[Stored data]
· · ·

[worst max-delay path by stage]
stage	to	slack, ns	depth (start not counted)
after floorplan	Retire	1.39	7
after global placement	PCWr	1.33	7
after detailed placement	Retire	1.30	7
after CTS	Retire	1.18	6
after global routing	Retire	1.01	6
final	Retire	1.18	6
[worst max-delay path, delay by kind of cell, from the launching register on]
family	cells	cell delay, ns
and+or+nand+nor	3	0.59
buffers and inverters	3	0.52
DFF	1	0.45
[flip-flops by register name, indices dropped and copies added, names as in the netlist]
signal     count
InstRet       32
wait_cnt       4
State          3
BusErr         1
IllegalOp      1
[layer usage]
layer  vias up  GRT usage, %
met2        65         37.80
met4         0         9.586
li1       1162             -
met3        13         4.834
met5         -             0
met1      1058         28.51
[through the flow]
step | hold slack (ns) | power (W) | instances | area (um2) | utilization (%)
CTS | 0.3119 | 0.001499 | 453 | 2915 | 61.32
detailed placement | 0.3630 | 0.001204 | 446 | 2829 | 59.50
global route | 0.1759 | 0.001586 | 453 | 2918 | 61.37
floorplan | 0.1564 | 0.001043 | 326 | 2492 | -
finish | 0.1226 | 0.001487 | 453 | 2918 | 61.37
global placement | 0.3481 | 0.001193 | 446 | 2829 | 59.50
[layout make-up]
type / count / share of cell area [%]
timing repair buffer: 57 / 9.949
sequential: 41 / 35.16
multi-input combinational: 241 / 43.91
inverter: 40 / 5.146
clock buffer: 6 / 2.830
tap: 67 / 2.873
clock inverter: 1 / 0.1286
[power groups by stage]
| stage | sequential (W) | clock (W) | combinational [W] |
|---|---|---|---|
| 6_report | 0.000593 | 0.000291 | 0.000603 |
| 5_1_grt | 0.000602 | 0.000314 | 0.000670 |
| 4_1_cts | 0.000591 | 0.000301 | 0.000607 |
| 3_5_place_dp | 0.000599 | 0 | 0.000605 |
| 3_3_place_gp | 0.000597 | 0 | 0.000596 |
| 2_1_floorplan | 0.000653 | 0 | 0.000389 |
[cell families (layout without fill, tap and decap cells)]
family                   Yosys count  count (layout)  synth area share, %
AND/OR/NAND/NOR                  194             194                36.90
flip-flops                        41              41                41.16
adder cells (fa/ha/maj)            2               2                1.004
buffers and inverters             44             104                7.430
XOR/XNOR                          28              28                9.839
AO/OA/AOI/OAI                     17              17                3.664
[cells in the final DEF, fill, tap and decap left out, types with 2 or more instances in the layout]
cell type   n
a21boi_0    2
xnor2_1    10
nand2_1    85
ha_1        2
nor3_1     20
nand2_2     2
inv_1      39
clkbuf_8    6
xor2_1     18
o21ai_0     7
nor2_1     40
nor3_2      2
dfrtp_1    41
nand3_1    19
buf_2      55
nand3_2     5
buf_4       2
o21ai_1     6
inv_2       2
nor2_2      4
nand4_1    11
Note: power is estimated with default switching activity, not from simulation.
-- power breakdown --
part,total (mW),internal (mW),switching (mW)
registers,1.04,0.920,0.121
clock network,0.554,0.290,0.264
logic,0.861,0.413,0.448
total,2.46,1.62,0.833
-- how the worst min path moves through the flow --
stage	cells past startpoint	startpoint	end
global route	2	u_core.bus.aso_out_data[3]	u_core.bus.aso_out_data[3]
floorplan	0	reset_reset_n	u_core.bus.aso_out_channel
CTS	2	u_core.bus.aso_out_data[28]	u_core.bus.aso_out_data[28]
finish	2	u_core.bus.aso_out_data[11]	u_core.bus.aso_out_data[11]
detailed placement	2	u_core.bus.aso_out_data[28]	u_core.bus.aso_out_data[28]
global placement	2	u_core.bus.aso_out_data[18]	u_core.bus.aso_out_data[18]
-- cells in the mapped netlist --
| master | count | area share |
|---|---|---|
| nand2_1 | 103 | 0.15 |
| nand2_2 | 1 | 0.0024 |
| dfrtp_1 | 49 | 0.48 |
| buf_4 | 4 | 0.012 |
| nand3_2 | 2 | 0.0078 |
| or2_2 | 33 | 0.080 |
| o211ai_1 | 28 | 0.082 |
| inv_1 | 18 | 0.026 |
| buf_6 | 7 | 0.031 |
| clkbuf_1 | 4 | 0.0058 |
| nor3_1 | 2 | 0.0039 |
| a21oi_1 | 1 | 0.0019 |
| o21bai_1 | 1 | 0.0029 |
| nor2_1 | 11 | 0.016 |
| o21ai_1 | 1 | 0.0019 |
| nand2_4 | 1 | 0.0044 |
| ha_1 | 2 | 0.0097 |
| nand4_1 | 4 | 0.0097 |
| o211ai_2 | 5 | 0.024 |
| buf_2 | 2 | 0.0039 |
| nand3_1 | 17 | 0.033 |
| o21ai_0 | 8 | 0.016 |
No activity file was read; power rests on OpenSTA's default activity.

· · ·

_Work item_. Every line above needs to be repeated exactly as shown.

_Result_.
[worst max-delay path by stage]
stage	to	slack, ns	depth (start not counted)
after floorplan	Retire	1.39	7
after global placement	PCWr	1.33	7
after detailed placement	Retire	1.30	7
after CTS	Retire	1.18	6
after global routing	Retire	1.01	6
final	Retire	1.18	6
[worst max-delay path, delay by kind of cell, from the launching register on]
family	cells	cell delay, ns
and+or+nand+nor	3	0.59
buffers and inverters	3	0.52
DFF	1	0.45
[flip-flops by register name, indices dropped and copies added, names as in the netlist]
signal     count
InstRet       32
wait_cnt       4
State          3
BusErr         1
IllegalOp      1
[layer usage]
layer  vias up  GRT usage, %
met2        65         37.80
met4         0         9.586
li1       1162             -
met3        13         4.834
met5         -             0
met1      1058         28.51
[through the flow]
step | hold slack (ns) | power (W) | instances | area (um2) | utilization (%)
CTS | 0.3119 | 0.001499 | 453 | 2915 | 61.32
detailed placement | 0.3630 | 0.001204 | 446 | 2829 | 59.50
global route | 0.1759 | 0.001586 | 453 | 2918 | 61.37
floorplan | 0.1564 | 0.001043 | 326 | 2492 | -
finish | 0.1226 | 0.001487 | 453 | 2918 | 61.37
global placement | 0.3481 | 0.001193 | 446 | 2829 | 59.50
[layout make-up]
type / count / share of cell area [%]
timing repair buffer: 57 / 9.949
sequential: 41 / 35.16
multi-input combinational: 241 / 43.91
inverter: 40 / 5.146
clock buffer: 6 / 2.830
tap: 67 / 2.873
clock inverter: 1 / 0.1286
[power groups by stage]
| stage | sequential (W) | clock (W) | combinational [W] |
|---|---|---|---|
| 6_report | 0.000593 | 0.000291 | 0.000603 |
| 5_1_grt | 0.000602 | 0.000314 | 0.000670 |
| 4_1_cts | 0.000591 | 0.000301 | 0.000607 |
| 3_5_place_dp | 0.000599 | 0 | 0.000605 |
| 3_3_place_gp | 0.000597 | 0 | 0.000596 |
| 2_1_floorplan | 0.000653 | 0 | 0.000389 |
[cell families (layout without fill, tap and decap cells)]
family                   Yosys count  count (layout)  synth area share, %
AND/OR/NAND/NOR                  194             194                36.90
flip-flops                        41              41                41.16
adder cells (fa/ha/maj)            2               2                1.004
buffers and inverters             44             104                7.430
XOR/XNOR                          28              28                9.839
AO/OA/AOI/OAI                     17              17                3.664
[cells in the final DEF, fill, tap and decap left out, types with 2 or more instances in the layout]
cell type   n
a21boi_0    2
xnor2_1    10
nand2_1    85
ha_1        2
nor3_1     20
nand2_2     2
inv_1      39
clkbuf_8    6
xor2_1     18
o21ai_0     7
nor2_1     40
nor3_2      2
dfrtp_1    41
nand3_1    19
buf_2      55
nand3_2     5
buf_4       2
o21ai_1     6
inv_2       2
nor2_2      4
nand4_1    11
Note: power is estimated with default switching activity, not from simulation.
-- power breakdown --
part,total (mW),internal (mW),switching (mW)
registers,1.04,0.920,0.121
clock network,0.554,0.290,0.264
logic,0.861,0.413,0.448
total,2.46,1.62,0.833
-- how the worst min path moves through the flow --
stage	cells past startpoint	startpoint	end
global route	2	u_core.bus.aso_out_data[3]	u_core.bus.aso_out_data[3]
floorplan	0	reset_reset_n	u_core.bus.aso_out_channel
CTS	2	u_core.bus.aso_out_data[28]	u_core.bus.aso_out_data[28]
finish	2	u_core.bus.aso_out_data[11]	u_core.bus.aso_out_data[11]
detailed placement	2	u_core.bus.aso_out_data[28]	u_core.bus.aso_out_data[28]
global placement	2	u_core.bus.aso_out_data[18]	u_core.bus.aso_out_data[18]
-- cells in the mapped netlist --
| master | count | area share |
|---|---|---|
| nand2_1 | 103 | 0.15 |
| nand2_2 | 1 | 0.0024 |
| dfrtp_1 | 49 | 0.48 |
| buf_4 | 4 | 0.012 |
| nand3_2 | 2 | 0.0078 |
| or2_2 | 33 | 0.080 |
| o211ai_1 | 28 | 0.082 |
| inv_1 | 18 | 0.026 |
| buf_6 | 7 | 0.031 |
| clkbuf_1 | 4 | 0.0058 |
| nor3_1 | 2 | 0.0039 |
| a21oi_1 | 1 | 0.0019 |
| o21bai_1 | 1 | 0.0029 |
| nor2_1 | 11 | 0.016 |
| o21ai_1 | 1 | 0.0019 |
| nand2_4 | 1 | 0.0044 |
| ha_1 | 2 | 0.0097 |
| nand4_1 | 4 | 0.0097 |
| o211ai_2 | 5 | 0.024 |
| buf_2 | 2 | 0.0039 |
| nand3_1 | 17 | 0.033 |
| o21ai_0 | 8 | 0.016 |
No activity file was read; power rests on OpenSTA's default activity.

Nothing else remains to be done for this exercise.